* **Task instructions**:
Search the records for the word "cells" and copy every line in which it occurs.
━━━━━ Data for review
`config.mk`:
```
export PLATFORM = sky130hd
export DESIGN_NAME = mmio_uart
export DESIGN_NICKNAME = d
export VERILOG_FILES = /design/src/rtl/sio_pkg.sv /design/src/rtl/sio_sync.sv /design/src/rtl/sio_tx.sv /design/src/rtl/sio_rx.sv /design/src/rtl/mmio_uart.sv
export SDC_FILE = /design/constraint.sdc
export NUM_CORES = 1
export LEC_CHECK = 0
export ABC_AREA = 1
export BUFFER_PORTS_ARGS = -buffer_cell sky130_fd_sc_hd__buf_4
export CAP_MARGIN = 30
export CORE_MARGIN = 2
export CORE_UTILIZATION = 30
export DETAILED_ROUTE_END_ITERATION = 7
export GPL_TIMING_DRIVEN = 0
export SYNTH_ARGS = -nofsm -noshare
export SYNTH_HDL_FRONTEND = slang
export SYNTH_SLANG_ARGS = --single-unit
```
`constraint.sdc`:
```
create_clock -name clk -period 3.24 [get_ports clk]
set_clock_uncertainty 0.05 [all_clocks]
set_input_delay 0.162 -clock clk [delete_from_list [all_inputs] [get_ports clk]]
set_output_delay 0.162 -clock clk [all_outputs]
set_load 0.01 [all_outputs]
```
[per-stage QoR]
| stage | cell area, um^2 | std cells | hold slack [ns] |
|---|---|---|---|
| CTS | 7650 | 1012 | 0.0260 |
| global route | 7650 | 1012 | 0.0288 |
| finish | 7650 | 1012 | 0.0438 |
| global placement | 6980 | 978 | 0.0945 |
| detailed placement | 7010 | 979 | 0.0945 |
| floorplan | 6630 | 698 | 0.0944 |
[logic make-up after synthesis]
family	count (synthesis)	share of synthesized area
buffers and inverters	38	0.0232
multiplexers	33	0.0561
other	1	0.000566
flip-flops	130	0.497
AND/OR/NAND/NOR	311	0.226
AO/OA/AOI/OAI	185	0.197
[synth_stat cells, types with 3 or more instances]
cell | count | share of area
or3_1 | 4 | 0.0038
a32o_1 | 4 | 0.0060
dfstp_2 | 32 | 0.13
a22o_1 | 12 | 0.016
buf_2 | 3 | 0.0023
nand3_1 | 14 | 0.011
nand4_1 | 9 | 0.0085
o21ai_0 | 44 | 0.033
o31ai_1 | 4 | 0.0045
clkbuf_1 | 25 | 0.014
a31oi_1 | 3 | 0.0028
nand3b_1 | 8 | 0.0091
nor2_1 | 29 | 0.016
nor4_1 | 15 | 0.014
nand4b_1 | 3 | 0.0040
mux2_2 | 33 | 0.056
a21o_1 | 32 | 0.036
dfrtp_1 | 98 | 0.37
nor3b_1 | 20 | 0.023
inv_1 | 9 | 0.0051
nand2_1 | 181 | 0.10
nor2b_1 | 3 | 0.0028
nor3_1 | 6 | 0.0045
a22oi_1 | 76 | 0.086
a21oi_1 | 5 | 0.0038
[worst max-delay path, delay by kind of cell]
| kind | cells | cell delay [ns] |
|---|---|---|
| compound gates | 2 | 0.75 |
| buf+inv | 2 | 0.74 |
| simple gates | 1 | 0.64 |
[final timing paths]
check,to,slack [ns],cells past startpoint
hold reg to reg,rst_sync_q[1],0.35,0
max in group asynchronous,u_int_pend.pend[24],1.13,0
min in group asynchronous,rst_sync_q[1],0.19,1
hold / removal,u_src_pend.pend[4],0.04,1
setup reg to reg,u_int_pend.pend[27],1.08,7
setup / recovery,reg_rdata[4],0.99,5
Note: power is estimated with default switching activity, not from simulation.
<file path="src/rtl/rxdet_pkg.sv">
package rxdet_pkg;
  typedef enum logic [1:0] {
    TERM_HIZ    = 2'b00,
    TERM_PULL2K = 2'b01,
    TERM_R50    = 2'b10
  } term_e;

  typedef struct packed {
    logic start;    // probe begins this edge
    logic sample;   // comparator is captured this edge
    logic probing;  // probe in progress
  } rdStrobe_t;
endpackage

</file>
<file path="src/rtl/rd_ctrl.sv">
module rd_ctrl
  import rxdet_pkg::*;
#(
  parameter int TIMEOUT = 64
) (
  input  logic       clk,
  input  logic       rst_n,
  input  logic       pwrDown,
  input  logic       detEn,
  input  logic       chanRst,
  output rdStrobe_t  strobe
);
  localparam int CW = $clog2(TIMEOUT + 1);
  localparam logic [CW-1:0] LAST = CW'(TIMEOUT - 1);

  logic          prevRst;
  logic          busy;
  logic [CW-1:0] cnt;
  logic          startNow;
  logic          abortNow;
  logic          expireNow;

  assign startNow  = chanRst && !prevRst && detEn && !pwrDown;
  assign abortNow  = pwrDown || !detEn || !chanRst;
  assign expireNow = busy && !abortNow && (cnt == LAST);

  always_ff @(posedge clk or negedge rst_n) begin
    if (!rst_n) begin
      prevRst <= 1'b1;
      busy    <= 1'b0;
      cnt     <= '0;
    end else begin
      prevRst <= chanRst;
      if (startNow) begin
        busy <= 1'b1;
        cnt  <= '0;
      end else if (busy && abortNow) begin
        busy <= 1'b0;
        cnt  <= '0;
      end else if (expireNow) begin
        busy <= 1'b0;
        cnt  <= '0;
      end else if (busy) begin
        cnt <= cnt + 1'b1;
      end
    end
  end

  assign strobe.start   = startNow;
  assign strobe.sample  = expireNow;
  assign strobe.probing = busy;

  a_r4_start_enters_probe: assert property (@(posedge clk) disable iff (!rst_n)
    startNow |=> busy);
  a_r10_abort_ends_probe: assert property (@(posedge clk) disable iff (!rst_n)
    (busy && abortNow) |=> !busy);
  a_r6_count_bounded: assert property (@(posedge clk) disable iff (!rst_n)
    busy |-> (cnt < CW'(TIMEOUT)));
  a_r6_sample_ends_probe: assert property (@(posedge clk) disable iff (!rst_n)
    expireNow |=> !busy);
endmodule

</file>
<file path="src/rtl/rd_path.sv">
module rd_path
  import rxdet_pkg::*;
(
  input  logic       clk,
  input  logic       rst_n,
  input  rdStrobe_t  strobe,
  input  logic       pwrDown,
  input  logic       detEn,
  input  logic       chanRst,
  input  logic       lineLoad,
  input  logic       sigDet,
  output logic [1:0] inTerm,
  output logic [1:0] outTerm,
  output logic       drvEn,
  output logic       loadFound
);
  term_e inSel;
  term_e outSel;

  always_ff @(posedge clk or negedge rst_n) begin
    if (!rst_n)              loadFound <= 1'b0;
    else if (strobe.start)   loadFound <= 1'b0;
    else if (strobe.sample)  loadFound <= lineLoad;
  end

  always_comb begin
    inSel  = TERM_HIZ;
    outSel = TERM_HIZ;
    drvEn  = 1'b0;
    if (pwrDown) begin
      inSel  = TERM_HIZ;
      outSel = TERM_HIZ;
    end else if (!chanRst || strobe.probing) begin
      outSel = TERM_PULL2K;
    end else if (!detEn || loadFound) begin
      inSel = TERM_R50;
      if (sigDet) begin
        outSel = TERM_R50;
        drvEn  = 1'b1;
      end else begin
        outSel = TERM_PULL2K;
      end
    end else begin
      outSel = TERM_PULL2K;
    end
  end

  assign inTerm  = inSel;
  assign outTerm = outSel;

  a_r5_result_holds: assert property (@(posedge clk) disable iff (!rst_n)
    !(strobe.start || strobe.sample) |=> $stable(loadFound));
  a_r4_probe_clears: assert property (@(posedge clk) disable iff (!rst_n)
    strobe.start |=> !loadFound);
  a_r9_drive_needs_signal: assert property (@(posedge clk) disable iff (!rst_n)
    drvEn |-> (sigDet && outTerm == 2'b10 && inTerm == 2'b10));
  a_r4_probe_quiet: assert property (@(posedge clk) disable iff (!rst_n)
    strobe.probing |-> (!drvEn && outTerm != 2'b10));
endmodule

</file>
<file path="src/rtl/rxdet_bank.sv">
module rxdet_bank
  import rxdet_pkg::*;
#(
  parameter int NUM_CH  = 8,
  parameter int TIMEOUT = 64
) (
  input  logic                  clk,
  input  logic                  rst_n,
  input  logic [NUM_CH-1:0]     pwrDown,
  input  logic [NUM_CH-1:0]     detEn,
  input  logic [NUM_CH-1:0]     chanRst,
  input  logic [NUM_CH-1:0]     lineLoad,
  input  logic [NUM_CH-1:0]     sigDet,
  output logic [2*NUM_CH-1:0]   inTerm,
  output logic [2*NUM_CH-1:0]   outTerm,
  output logic [NUM_CH-1:0]     drvEn,
  output logic [NUM_CH-1:0]     loadFound
);
  for (genvar g = 0; g < NUM_CH; g++) begin : g_ch
    rdStrobe_t chStrobe;

    rd_ctrl #(.TIMEOUT(TIMEOUT)) i_ctrl (
      .clk     (clk),
      .rst_n   (rst_n),
      .pwrDown (pwrDown[g]),
      .detEn   (detEn[g]),
      .chanRst (chanRst[g]),
      .strobe  (chStrobe)
    );

    rd_path i_path (
      .clk       (clk),
      .rst_n     (rst_n),
      .strobe    (chStrobe),
      .pwrDown   (pwrDown[g]),
      .detEn     (detEn[g]),
      .chanRst   (chanRst[g]),
      .lineLoad  (lineLoad[g]),
      .sigDet    (sigDet[g]),
      .inTerm    (inTerm[2*g +: 2]),
      .outTerm   (outTerm[2*g +: 2]),
      .drvEn     (drvEn[g]),
      .loadFound (loadFound[g])
    );
  end
endmodule

</file>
━━━━━━━━━━
* **Response below**:
| stage | cell area, um^2 | std cells | hold slack [ns] |
[synth_stat cells, types with 3 or more instances]
| kind | cells | cell delay [ns] |
check,to,slack [ns],cells past startpoint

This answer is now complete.